Déjà l’an passé l’équipe me faisait confiance, ça veut dire beaucoup pour moi. Mais les points, ça ne fait pas tout. Il y a dans l’équipe plusieurs leaders qui peuvent faire de grandes choses sur des grandes courses, notamment en montagne. Je pense aussi que mon profil me permet de marquer plus de points qu’eux. Mais c’est clair que l’équipe me fait confiance, et cette année on a encore plus d’ambition. J’ai ce rôle de leader-sprinteur sur les courses auxquelles je participe, c’est ce que j’attendais, car j’ai prouvé que je ne lâchais jamais et que même dans les moments difficiles, j’accroche un top 5-10, et l’équipe l’a remarqué.
Tu as dit vouloir t’améliorer en frottant plus pour jouer les sprints massifs. Est-ce que ça peut se traduire par un rôle de leader sur les étapes de « plaine » sur Paris-Nice ?
C’est clair entre moi et l’équipe que sur les courses auxquelles je participe, si la forme est là, c’est moi qui endosse le rôle de leader. Je ne suis pas encore sûr de ma participation sur Paris-Nice, et c’est vrai qu’il n’y a jamais vraiment d’étape de plaine sur Paris-Nice, mais je devrais avoir ce rôle de coureur protégé pour jouer les sprints.
"Être champion de France à domicile, je pense que ça grave quelque chose dans les murs du Manoir"
Tu es un pur produit de la structure TotalEnergies, et vendéen pure souche. Tu as grandi avec cette structure en modèle, à quel point en es-tu fier ?
Franchement, c’est une énorme fierté. J’ai commencé le vélo dans mon club aux Herbiers, derrière j’ai fait un passage au CREF Pays de Loire, puis le Vendée U et maintenant TotalEnergies.
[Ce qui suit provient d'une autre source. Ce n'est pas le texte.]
$ cat config.mk
export PLATFORM = sky130hd
export DESIGN_NAME = synth_prog_if
export DESIGN_NICKNAME = d
export VERILOG_FILES = /design/src/rtl/sip_pkg.sv /design/src/rtl/sip_entry.sv /design/src/rtl/sip_xfer.sv /design/src/rtl/sip_enh.sv /design/src/rtl/synth_prog_if.sv
export SDC_FILE = /design/constraint.sdc
export NUM_CORES = 1
export LEC_CHECK = 0
export ABC_AREA = 1
export ABC_CLOCK_PERIOD_IN_PS = 1400
export CAP_MARGIN = 30
export CORE_MARGIN = 4
export CORE_UTILIZATION = 58
export DETAILED_ROUTE_END_ITERATION = 8
export DONT_BUFFER_PORTS = 1
export PLACE_DENSITY = 0.77
export SYNTH_ARGS = -nofsm -noshare
export SYNTH_HDL_FRONTEND = slang
export SYNTH_SLANG_ARGS = --single-unit
$ cat constraint.sdc
create_clock -name clk -period 1.4 [get_ports clk]
set_clock_uncertainty 0.2 [all_clocks]
set_input_delay 0.07 -clock clk [delete_from_list [all_inputs] [get_ports clk]]
set_output_delay 0.07 -clock clk [all_outputs]
set_load 0.01 [all_outputs]
$ cat src/rtl/sip_pkg.sv
package sip_pkg;
  localparam int WORD_W   = 20;
  localparam int BYTE_W   = 8;
  localparam int ADDR_W   = 2;
  localparam int M_W      = 7;
  localparam int A_W      = 4;
  localparam int R_W      = 4;
  localparam int M_LSB    = 0;
  localparam int A_LSB    = M_LSB + M_W;
  localparam int R_LSB    = A_LSB + A_W;
  localparam int PD_BIT   = 3;
  localparam int IMM_BIT  = 4;
  localparam int MSEL_BIT = 5;
  localparam int PRE_BIT  = 6;
  localparam int OE_BIT   = 7;
  localparam int RSV_N    = 3;

  typedef enum logic [1:0] {
    DBG_OFF  = 2'b00,
    DBG_MSEL = 2'b01,
    DBG_PRE  = 2'b10
  } dbg_sel_t;
endpackage

$ cat src/rtl/sip_entry.sv
module sip_entry #(
  parameter int WORD_W = sip_pkg::WORD_W,
  parameter int BYTE_W = sip_pkg::BYTE_W,
  parameter int ADDR_W = sip_pkg::ADDR_W
) (
  input  logic              clk,
  input  logic              rst,
  input  logic              mode_par,
  input  logic              ser_clk,
  input  logic              ser_data,
  input  logic              par_wr,
  input  logic [ADDR_W-1:0] par_addr,
  input  logic [BYTE_W-1:0] par_data,
  output logic [WORD_W-1:0] primary
);
  localparam int NLANES = (WORD_W + BYTE_W - 1) / BYTE_W;

  logic sclk_q, sclk_qq, sdat_q;
  logic ser_edge;
  logic [NLANES-1:0] lane_hit;
  logic [WORD_W-1:0] par_next;

  always_ff @(posedge clk) begin
    if (rst) begin
      sclk_q  <= 1'b0;
      sclk_qq <= 1'b0;
      sdat_q  <= 1'b0;
    end else begin
      sclk_q  <= ser_clk;
      sclk_qq <= sclk_q;
      sdat_q  <= ser_data;
    end
  end

  assign ser_edge = sclk_q & ~sclk_qq;

  for (genvar g = 0; g < NLANES; g++) begin : g_lane
    localparam int LO = g * BYTE_W;
    localparam int LW = ((WORD_W - LO) < BYTE_W) ? (WORD_W - LO) : BYTE_W;
    assign lane_hit[g] = par_wr && mode_par && (par_addr == ADDR_W'(g));
    assign par_next[LO +: LW] = lane_hit[g] ? par_data[LW-1:0] : primary[LO +: LW];
    if (LW < BYTE_W) begin : g_part
      logic [BYTE_W-LW-1:0] dropped;
      assign dropped = par_data[BYTE_W-1:LW];
    end
  end

  always_ff @(posedge clk) begin
    if (rst) begin
      primary <= '0;
    end else if (mode_par) begin
      primary <= par_next;
    end else if (ser_edge) begin
      primary <= {primary[WORD_W-2:0], sdat_q};
    end
  end
endmodule

$ cat src/rtl/sip_xfer.sv
module sip_xfer #(
  parameter int WORD_W = sip_pkg::WORD_W,
  parameter int M_W    = sip_pkg::M_W,
  parameter int A_W    = sip_pkg::A_W,
  parameter int R_W    = sip_pkg::R_W
) (
  input  logic              clk,
  input  logic              rst,
  input  logic              load,
  input  logic              imm,
  input  logic [WORD_W-1:0] primary,
  output logic [WORD_W-1:0] secondary,
  output logic [M_W-1:0]    cnt_m,
  output logic [A_W-1:0]    cnt_a,
  output logic [R_W-1:0]    cnt_r
);
  localparam int A_LSB = M_W;
  localparam int R_LSB = M_W + A_W;

  always_ff @(posedge clk) begin
    if (rst) begin
      secondary <= '0;
    end else if (load || imm) begin
      secondary <= primary;
    end
  end

  assign cnt_m = secondary[M_W-1:0];
  assign cnt_a = secondary[A_LSB +: A_W];
  assign cnt_r = secondary[R_LSB +: R_W];
endmodule

$ cat src/rtl/sip_enh.sv
module sip_enh
  import sip_pkg::*;
#(
  parameter int BYTE_W = sip_pkg::BYTE_W
) (
  input  logic              clk,
  input  logic              rst,
  input  logic              wr,
  input  logic [BYTE_W-1:0] data,
  output logic              pwr_down,
  output logic              imm_load,
  output logic              clk_out_dis,
  output dbg_sel_t          dbg_sel,
  output logic              rsv_err
);
  dbg_sel_t dbg_next;

  always_comb begin
    if (data[MSEL_BIT])      dbg_next = DBG_MSEL;
    else if (data[PRE_BIT])  dbg_next = DBG_PRE;
    else                     dbg_next = DBG_OFF;
  end

  always_ff @(posedge clk) begin
    if (rst) begin
      pwr_down    <= 1'b0;
      imm_load    <= 1'b0;
      clk_out_dis <= 1'b0;
      dbg_sel     <= DBG_OFF;
      rsv_err     <= 1'b0;
    end else if (wr) begin
      pwr_down    <= data[PD_BIT];
      imm_load    <= data[IMM_BIT];
      clk_out_dis <= data[OE_BIT];
      dbg_sel     <= dbg_next;
      if (|data[RSV_N-1:0]) rsv_err <= 1'b1;
    end
  end
endmodule

$ cat src/rtl/synth_prog_if.sv
module synth_prog_if
  import sip_pkg::*;
#(
  parameter int WORD_W = sip_pkg::WORD_W,
  parameter int BYTE_W = sip_pkg::BYTE_W,
  parameter int ADDR_W = sip_pkg::ADDR_W,
  parameter int M_W    = sip_pkg::M_W,
  parameter int A_W    = sip_pkg::A_W,
  parameter int R_W    = sip_pkg::R_W
) (
  input  logic              clk,
  input  logic              rst,
  input  logic              mode_par,
  input  logic              ser_clk,
  input  logic              ser_data,
  input  logic              load,
  input  logic              par_wr,
  input  logic [ADDR_W-1:0] par_addr,
  input  logic [BYTE_W-1:0] par_data,
  output logic [WORD_W-1:0] act_word,
  output logic [M_W-1:0]    cnt_m,
  output logic [A_W-1:0]    cnt_a,
  output logic [R_W-1:0]    cnt_r,
  output logic              pwr_down,
  output logic              imm_load,
  output logic [1:0]        dbg_sel,
  output logic              clk_out_dis,
  output logic              rsv_err
);
  localparam logic [ADDR_W-1:0] ENH_ADDR = '1;

  logic [WORD_W-1:0] primary;
  logic              enh_wr;
  dbg_sel_t          dbg_q;

  assign enh_wr = par_wr && mode_par && (par_addr == ENH_ADDR);

  sip_entry #(.WORD_W(WORD_W), .BYTE_W(BYTE_W), .ADDR_W(ADDR_W)) u_entry (
    .clk(clk), .rst(rst), .mode_par(mode_par), .ser_clk(ser_clk),
    .ser_data(ser_data), .par_wr(par_wr), .par_addr(par_addr),
    .par_data(par_data), .primary(primary)
  );

  sip_xfer #(.WORD_W(WORD_W), .M_W(M_W), .A_W(A_W), .R_W(R_W)) u_xfer (
    .clk(clk), .rst(rst), .load(load), .imm(imm_load), .primary(primary),
    .secondary(act_word), .cnt_m(cnt_m), .cnt_a(cnt_a), .cnt_r(cnt_r)
  );

  sip_enh #(.BYTE_W(BYTE_W)) u_enh (
    .clk(clk), .rst(rst), .wr(enh_wr), .data(par_data),
    .pwr_down(pwr_down), .imm_load(imm_load), .clk_out_dis(clk_out_dis),
    .dbg_sel(dbg_q), .rsv_err(rsv_err)
  );

  assign dbg_sel = dbg_q;
endmodule

==> reports/results.ini, run 1 <==
[outcome]
status = finished, violations left
violations = negative hold slack

[cts]
clock-sinks = 49
path_clk_slew_ns = 0.09
cts_max_level = 2
clk_latency_ns = 0.30
cts_inserted_buffers = 5
clockRootBuffer = clkbuf_8
cts_tree = yes
cts_hold_buf = 21
clock_path_buffers = 2

[floorplanning]
fp.dieW_um = 69.5
fp.dieH_um = 69.5
core_sq_um = 3660
placementRows = 22
dieArea_sq_um = 4830
io_pins = 58
initial_core_util = 0.599

[timing]
hold_ws_ns = -0.170
period_share = 0.964
max_freq_ghz = 0.741
rsz0062_at_grt = false
setup_viol = 0
finalSetupTns_ns = 0
hold_viol = 19
maxSlewViolCount = 0
worst_pin_slew_ns = 0.274
max-slew-margin-rel = 0.817
period_minus_slack_ns = 1.35

[route]
drt-total-wl_mm = 5.02
drt.antenna.violating_nets = 0
vias_per_cell = 5.43
post_drt_wl_per_cell_um = 14.0
dr.pass1.iters = 4
vias = 1951
drt-initial-drc-count = 154
drcViolationCount = 0

[setup_path]
path_max_fanout = 2
crit_arrival_ns = 1.35
required_ns = 1.40
startpoint = par_data[4]
cp-end-kind = flop
critPathKind = in2reg
cp-start-kind = input pin
rr_startpoint = u_enh.imm_load

[power]
power_density_nw_per_um2 = 1110
leakage_nw = 1.21
max-vdd-ir-drop_mv = 0.630

[logic_synthesis]
synth_adder_area_share = 0
synthDistinctLibCells = 20
synthSimpleGateAreaFrac = 0.206
yosys.area.top_type_share = 0.447
synth.area.top_cells = dfxtp_1 (45%), o21ai_0 (9.6%), a21oi_1 (9.4%)
synth_top_family_by_area = simple AND/OR/NAND/NOR gates
ys_seq_elements = 49
synth-compound-area-share = 0.194
synth_area_sq_um = 2190
syn_inst = 296
postSynthAreaPerCell_sq_um = 7.41
synth-xor-area-share = 0
synth_warnings = 0
synth.yosys.seq_area_share = 0.447
synth_fp_nets = 313
synthMuxAreaShare = 0
synth_top_cell_by_area = dfxtp_1

[layout]
syn_to_final_growth_pct = 15.8
mostFrequentLayoutCells = dfxtp_1 (49), a21oi_1 (41), o21ai_0 (38), nor2_1 (38), nand2_1 (34)
fin_nets = 328
final_common_cell = dfxtp_1
diodes = 0
finalNonFillerCells = 359
drive_gt1_frac = 0.119
final_util = 0.694

[global_route]
grt_pass1_wl_mm = 7.71
grt.overflow.total = 0
antenna_found_initial = 0
grt_usage = 0.198
grt_max_degree = 46
grt_pass1_vias = 1662

[run]
drv_cap = 0

[worst_hold_path]
min_path_type = in2reg
holdCritStartpoint = mode_par

[place]
placed_cells = 330
hpwlAfterDp_mm = 2.90
globalplace.congestion = 0.776
port_buffers = 0

-- per-layer routing --
metal	part of all wire	track usage	vias up
met4	0.029	0.0933	0
li1	-	-	966
met3	0.065	0.0493	12
met2	0.47	0.316	67
met1	0.44	0.251	906
met5	0	0	-
-- kinds of logic after synthesis --
group / after synthesis
compound gates: 85
simple gates: 98
buf+inv: 64
flops: 49
-- timing repair --
action	4_1_cts	5_1_grt
buffers inserted	0	0
resized for setup	0	6
hold endpoints to repair	49	19
endpoints found under the setup margin	0	13
-- final timing paths --
check | depth (start not counted) | to | slack (ns)
setup / recovery | 4 | u_enh.imm_load | 0.05
hold / removal | 3 | u_entry.primary[17] | -0.17
setup reg to reg | 4 | u_xfer.secondary[8] | 0.08
hold reg to reg | 2 | u_entry.sclk_qq | 0.27
-- stage by stage --
| step | instance area [sq um] | total power [mW] | setup slack, ns |
|---|---|---|---|
| final | 2540 | 2.82 | 0.0506 |
| after global routing | 2540 | 2.95 | 0.00755 |
| after CTS | 2510 | 2.81 | 0.00340 |
| after detailed placement | 2210 | 1.95 | 0.0289 |
| after global placement | 2210 | 1.94 | 0.107 |
| after floorplan | 2190 | 1.89 | 0.0914 |
-- power by group --
group          switching [mW]  internal [mW]
Sequential             0.0458           1.48
Combinational           0.263          0.193
Clock                   0.439          0.392
-- registers in the layout, summed over array words and instances (netlist names) --
register	flops
u_enh.rsv_err	1
u_enh.imm_load	1
u_enh.dbg_sel	2
u_xfer.secondary	20
u_enh.pwr_down	1
u_entry.sclk_qq	1
u_entry.sclk_q	1
u_enh.clk_out_dis	1
u_entry.primary	20
u_entry.sdat_q	1
-- synth_stat cells --
| master | n |
|---|---|
| dfxtp_1 | 49 |
| o21ai_0 | 42 |
| a21oi_1 | 41 |
| nor2_1 | 38 |
| nand2_1 | 34 |
| inv_1 | 29 |
| buf_4 | 16 |
| nand3_1 | 16 |
| buf_2 | 8 |
| nand3_2 | 5 |
| clkbuf_1 | 4 |
| buf_6 | 3 |
| nand2_4 | 3 |
| o21ai_1 | 2 |
| buf_1 | 1 |
| clkinv_1 | 1 |
| inv_2 | 1 |
| inv_4 | 1 |
| nor2_4 | 1 |
| or2_2 | 1 |
-- final cells by class --
cell class	count	area [sq um]
inverter	32	123
multi-input combinational	183	880
clock buffer	7	86.3
fill	300	1120
timing repair buffer	40	410
sequential	49	981
tap	48	60.1
-- worst max-delay path, cell delays in order --
cell	delay [ns]
dlygate4sd3_1	0.57
nor2_1	0.11
dlygate4sd3_1	0.56
nor2_1	0.05
Power figures use the tool's default switching activity.
==> run 2: changes to the inputs <==
--- a/config.mk
+++ b/config.mk
@@ -14,2 +14,3 @@
 export DONT_BUFFER_PORTS = 1
+export GPL_TIMING_DRIVEN = 0
 export PLACE_DENSITY = 0.77
==> constraint.sdc (replaced) <==
create_clock -name clk -period 1.4 [get_ports clk]
set_clock_uncertainty 0.2 [all_clocks]
set_input_delay 0.35 -clock clk [delete_from_list [all_inputs] [get_ports clk]]
set_output_delay 0.35 -clock clk [all_outputs]
set_load 0.01 [all_outputs]
==> run 2 against run 1 <==
  * The run now ends clean
  * Worst setup slack lost 0.0086 ns
  * First-iteration DRC count rose by 9.7%
  * Sequential power about the same
  * Via count fell by 2.2%
  * Sequential share of layout area grew 1.7 points
  * Final area shrank 2.3%
  * Combinational power fell by 7.7%
  * Die area unchanged
==> reports/results.ini, run 2 (synthesized netlist as in run 1, its figures left out) <==
[cts]
cts_inserted_buffers = 5  ; unchanged
clockRootBuffer = clkbuf_8
clock-sinks = 49  ; unchanged
cts_tree = yes
clock_path_buffers = 2  ; unchanged
cts_max_level = 2  ; unchanged
path_clk_slew_ns = 0.09  ; about the same
clk_latency_ns = 0.30  ; about the same

[setup_path]
path_max_fanout = 3  ; +1
crit_arrival_ns = 0.81  ; -0.54 ns
cp_top_family = flip-flops
crit_chain = buf_4
cp-end-kind = output pin
required_ns = 0.85  ; -0.55 ns
critPathKind = reg2out
slowest_delay_ns = 0.37  ; -0.20 ns
cp-start-kind = flop
worst-path-buf-inv = 1  ; -1
crit_slowest_cell = dfxtp_2

[floorplanning]
initial_core_util = 0.599  ; unchanged
placementRows = 22  ; unchanged
core_sq_um = 3660  ; unchanged
dieArea_sq_um = 4830  ; unchanged
io_pins = 58  ; unchanged
fp.dieW_um = 69.5  ; unchanged
fp.dieH_um = 69.5  ; unchanged

[timing]
rsz0062_at_grt = false
max_freq_ghz = 0.736  ; -0.63%
setup_viol = 0  ; unchanged
worst_pin_slew_ns = 0.460  ; +0.185 ns
period_share = 0.970  ; +0.00613
maxSlewViolCount = 0  ; unchanged
hold_viol = 0  ; -19
setup_slack_ns = 0.0420  ; -0.00858 ns
max-slew-margin-rel = 0.694  ; -0.123
period_minus_slack_ns = 1.36  ; +0.00858 ns

[layout]
drive_gt1_frac = 0.206  ; +0.0868
final_cell_area_sq_um = 2480  ; -2.3%
syn_to_final_growth_pct = 13.2
multi_input_area_sq_um = 880  ; unchanged
fin_nets = 327  ; -0.30%
diodes = 0  ; unchanged
mostFrequentLayoutCells = a21oi_1 (41), nor2_1 (38), nand2_1 (34), dfxtp_1 (33), o21ai_0 (32)
final_util = 0.678  ; -0.0157
seq_area_sq_um = 1000  ; +2.0%
final_common_cell = a21oi_1
fillers = 327  ; +9.0%
largestRegisters = u_entry.primary x20, u_xfer.secondary x20, u_enh.dbg_sel x2

[global_route]
antenna_found_initial = 0  ; unchanged
grt_max_degree = 15  ; -67%
grt_pass1_vias = 1752  ; +5.4%
grt_usage = 0.217  ; +0.0189
use_met3 = 0.0565  ; +0.00725
use_met1 = 0.282  ; +0.0316
use_met2 = 0.345  ; +0.0297
grt.overflow.total = 0  ; unchanged
grt_pass1_wl_mm = 8.60  ; +11%
busiest_layer = met2

[power]
p_switching_mw = 0.771  ; +3.1%
clkPwrFrac = 0.344  ; +0.049
leakage_nw = 1.17  ; -2.9%
power_mw = 3.02  ; +7.1%
power_density_nw_per_um2 = 1220  ; +9.6%
switching_share = 0.255  ; -0.00992
max-vdd-ir-drop_mv = 0.689  ; +9.3%
p_int_mw = 2.25  ; +8.6%
p_comb_frac = 0.139  ; -0.023
seqPwrFrac = 0.517  ; -0.026

[route]
drt-initial-drc-count = 169  ; +9.7%
drcViolationCount = 0  ; unchanged
drt-total-wl_mm = 5.08  ; +1.1%
vias_per_cell = 5.32  ; -2.2%
drt.antenna.violating_nets = 0  ; unchanged
dr.pass1.iters = 4  ; unchanged
post_drt_wl_per_cell_um = 14.1  ; +1.1%
vias = 1909  ; -2.2%

[worst_hold_path]
min_path_type = in2reg

[place]
pre_cts_ws_ns = -0.0998  ; -0.129 ns
port_buffers = 0  ; unchanged
place_area_sq_um = 2250  ; +1.8%
hpwlAfterDp_mm = 3.61  ; +24%
globalplace.congestion = 0.882  ; +14%

[run]
drv_cap = 0  ; unchanged

[outcome]
status = complete, no violations

[run 2: metrics by stage]
stage / hold slack [ns] / TNS (ns) / instances
floorplan: 0.215 / 0 / 296
global placement: 0.222 / -0.971 / 344
detailed placement: 0.224 / -1.39 / 344
CTS: 0.0393 / 0 / 359
global route: 0.0779 / 0 / 359
finish: 0.0413 / 0 / 359
[run 2: metal layers]
layer,vias to the layer above,routed length [um]
li1,965,-
met1,862,2170
met2,70,2390
met5,-,0
met4,0,111
met3,12,407
[run 2: final cells by class]
cell class	instances	area share
clock buffers	7	0.0348
repair buffers	7	0.0282
clock inverters	1	0.0121
plain buffers	32	0.0937
well taps	48	0.0242
multi-input cells	183	0.354
flip-flops and latches	49	0.403
inverters	32	0.0494
[run 2: worst paths after layout]
check / start / end / slack [ns] / depth (start not counted)
worst max-delay path: u_xfer.secondary[0] / cnt_m[0] / 0.04 / 1
worst max register to register: u_enh.imm_load / u_xfer.secondary[17] / 0.08 / 4
worst min-delay path: par_data[5] / u_enh.dbg_sel[1] / 0.04 / 3
worst min register to register: u_entry.sclk_q / u_entry.sclk_qq / 0.26 / 2
[run 2: repair_timing]
item | 4_1_cts | 5_1_grt
endpoints found under the setup margin | 35 | 20
hold buffers | 7 | 0
buffers inserted | 0 | 0
hold endpoints to repair | 8 | 0
resized for setup | 24 | 9
[run 2: power groups by stage]
stage          sequential [mW]  clock [mW]  combinational, mW
2_1_floorplan             1.57           0              0.318
3_3_place_gp              1.58           0              0.378
3_5_place_dp              1.59           0              0.387
4_1_cts                   1.56        1.05              0.414
5_1_grt                   1.57        1.11              0.479
6_report                  1.56        1.04              0.421
==> run 3: changes to the inputs <==
- PLACE_DENSITY: 0.77 -> 0.74
==> run 3 against run 2 <==
  * Count of clock-buffer cells in the layout unchanged
  * Die area is the same
  * Sequential cell count is the same
==> reports/results.ini, run 3 (synthesized netlist as in run 1, its figures left out) <==
[timing]
max_freq_ghz = 0.728  ; -1.1%
worst_pin_slew_ns = 0.488  ; +0.0284 ns
maxSlewViolCount = 0  ; unchanged
rsz0062_at_grt = false
period_share = 0.981  ; +0.0112
period_minus_slack_ns = 1.37  ; +0.0156 ns
hold_viol = 0  ; unchanged
setup_viol = 0  ; unchanged
max-slew-margin-rel = 0.675  ; -0.0189

[power]
leakage_nw = 1.16  ; -1.2%
power_mw = 2.82  ; -6.6%
max-vdd-ir-drop_mv = 0.742  ; +7.8%
power_density_nw_per_um2 = 1150  ; -5.5%

[route]
drt.antenna.violating_nets = 0  ; unchanged
vias_per_cell = 5.35  ; +0.54%
dr.pass1.iters = 5  ; +1
drcViolationCount = 0  ; unchanged
drt-total-wl_mm = 5.07  ; about the same
drt-initial-drc-count = 145  ; -14%
vias = 1914  ; +0.26%
post_drt_wl_per_cell_um = 14.2  ; +0.20%

[setup_path]
required_ns = 0.85  ; about the same
crit_slowest_cell = dfxtp_4
crit_chain = buf_4
path_max_fanout = 3  ; unchanged
slowest_delay_ns = 0.37  ; about the same
cp-end-kind = output pin
critPathKind = reg2out
worst-path-buf-inv = 1  ; unchanged
cp-start-kind = flop
crit_arrival_ns = 0.82  ; about the same
cp_top_family = flip-flops

[global_route]
grt_pass1_vias = 1763  ; +0.63%
grt_max_degree = 14  ; -1
antenna_found_initial = 0  ; unchanged
grt.overflow.total = 0  ; unchanged
grt_pass1_wl_mm = 8.43  ; -1.9%
grt_usage = 0.218  ; +0.000396

[cts]
path_clk_slew_ns = 0.09  ; about the same
clk_latency_ns = 0.31  ; about the same
clock_path_buffers = 2  ; unchanged
clockRootBuffer = clkbuf_8
cts_post_setup_buffers_inserted = 0  ; unchanged
cts_tree = yes
cts_max_level = 2  ; unchanged
cts_inserted_buffers = 5  ; unchanged
clock-sinks = 49  ; unchanged

[layout]
syn_to_final_growth_pct = 11.9
drive_gt1_frac = 0.203  ; -0.00256
mostFrequentLayoutCells = a21oi_1 (41), nor2_1 (38), o21ai_0 (36), nand2_1 (34), dfxtp_1 (33)
fin_nets = 327  ; unchanged
largestRegisters = u_entry.primary x20, u_xfer.secondary x20, u_enh.dbg_sel x2
final_common_cell = a21oi_1
finalNonFillerCells = 358  ; -0.28%
diodes = 0  ; unchanged

[floorplanning]
core_sq_um = 3660  ; unchanged
dieArea_sq_um = 4830  ; unchanged
fp.dieH_um = 69.5  ; unchanged
io_pins = 58  ; unchanged
initial_core_util = 0.599  ; unchanged
placementRows = 22  ; unchanged
fp.dieW_um = 69.5  ; unchanged

[place]
hpwlAfterDp_mm = 3.54  ; -2.0%
port_buffers = 0  ; unchanged
placed_cells = 344  ; unchanged
globalplace.congestion = 0.844  ; -4.2%

[outcome]
status = complete, no violations

[worst_hold_path]
min_path_type = in2reg

[run]
drv_cap = 0  ; unchanged

-- run 3: cell count changes in the layout (fill, tap and decap cells not counted) --
cell | previous run | this run
bufinv_16 | 1 | 0
dfxtp_2 | 16 | 15
o21ai_1 | 12 | 8
dfxtp_4 | 0 | 1
o21ai_0 | 32 | 36
-- run 3: metrics by stage --
stage / setup WS [ns] / util / area (sq um) / setup TNS (ns) / hold slack [ns]
2_1_floorplan: 0.0914 / - / 2190 / 0 / 0.215
3_3_place_gp: -0.0832 / 0.616 / 2250 / -1.10 / 0.222
3_5_place_dp: -0.132 / 0.616 / 2250 / -1.73 / 0.224
4_1_cts: 0.0327 / 0.670 / 2450 / 0 / 0.0319
5_1_grt: 0.00286 / 0.671 / 2450 / 0 / 0.0546
6_report: 0.0264 / 0.671 / 2450 / 0 / 0.0356
-- run 3: worst paths after layout --
| path | to | slack [ns] | from | depth (start not counted) |
|---|---|---|---|---|
| setup / recovery | cnt_r[3] | 0.03 | u_xfer.secondary[14] | 1 |
| hold / removal | u_enh.dbg_sel[1] | 0.04 | par_data[5] | 3 |
| setup reg to reg | u_xfer.secondary[13] | 0.08 | u_enh.imm_load | 4 |
| hold reg to reg | u_entry.sclk_qq | 0.25 | u_entry.sclk_q | 2 |
-- run 3: area by class of cell --
cell class	instances	area (sq um)
Sequential cell	49	1000
Timing Repair Buffer	7	70.1
Multi-Input combinational cell	183	880
Inverter	32	123
Tap cell	48	60.1
Fill cell	338	1210
Clock buffer	7	86.3
Buffer	32	233
-- run 3: per-layer routing --
metal | wire (um) | vias to the layer above | track usage | part of all wire
met5 | 0 | - | 0 | 0
met1 | 2160 | 862 | 0.279 | 0.43
met3 | 470 | 9 | 0.0696 | 0.093
li1 | - | 965 | - | -
met2 | 2350 | 78 | 0.347 | 0.46
met4 | 97 | 0 | 0.0672 | 0.019
-- run 3: timing repair --
action                                  in CTS  in global routing
endpoints found under the hold margin        8                  0
endpoints found under the setup margin      35                  5
gates resized for setup                     25                  5
hold buffers                                 7                  0
cloned                                       0                  0
-- run 3: where the power goes --
group / internal (mW) / switching, mW / total (mW)
Combinational: 0.172 / 0.246 / 0.419
Sequential: 1.49 / 0.0688 / 1.56
Clock: 0.392 / 0.450 / 0.842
J’ai fait le parcours type d’un Vendéen, comme d’autres, par exemple Mathieu Burgaudeau. J’ai eu la chance de profiter de tout cet écosystème vendéen qui est fort depuis de nombreuses années. Ça m’a permis d’en être là aujourd’hui, j’en suis extrêmement reconnaissant. Je viens d’une famille qui aime le vélo, et quand on habite juste à côté des Essarts et du Manoir, ça donne envie. Maintenant j’en suis là et c’est à moi de marquer l’histoire de l’équipe.
On sent un fort sentiment d’appartenance des coureurs formés chez TotalEnergies. Est-ce que tu t’imagines faire toute ta carrière dans la structure, ou est-ce que tu rêves aussi de rejoindre une structure plus grande du niveau WT ?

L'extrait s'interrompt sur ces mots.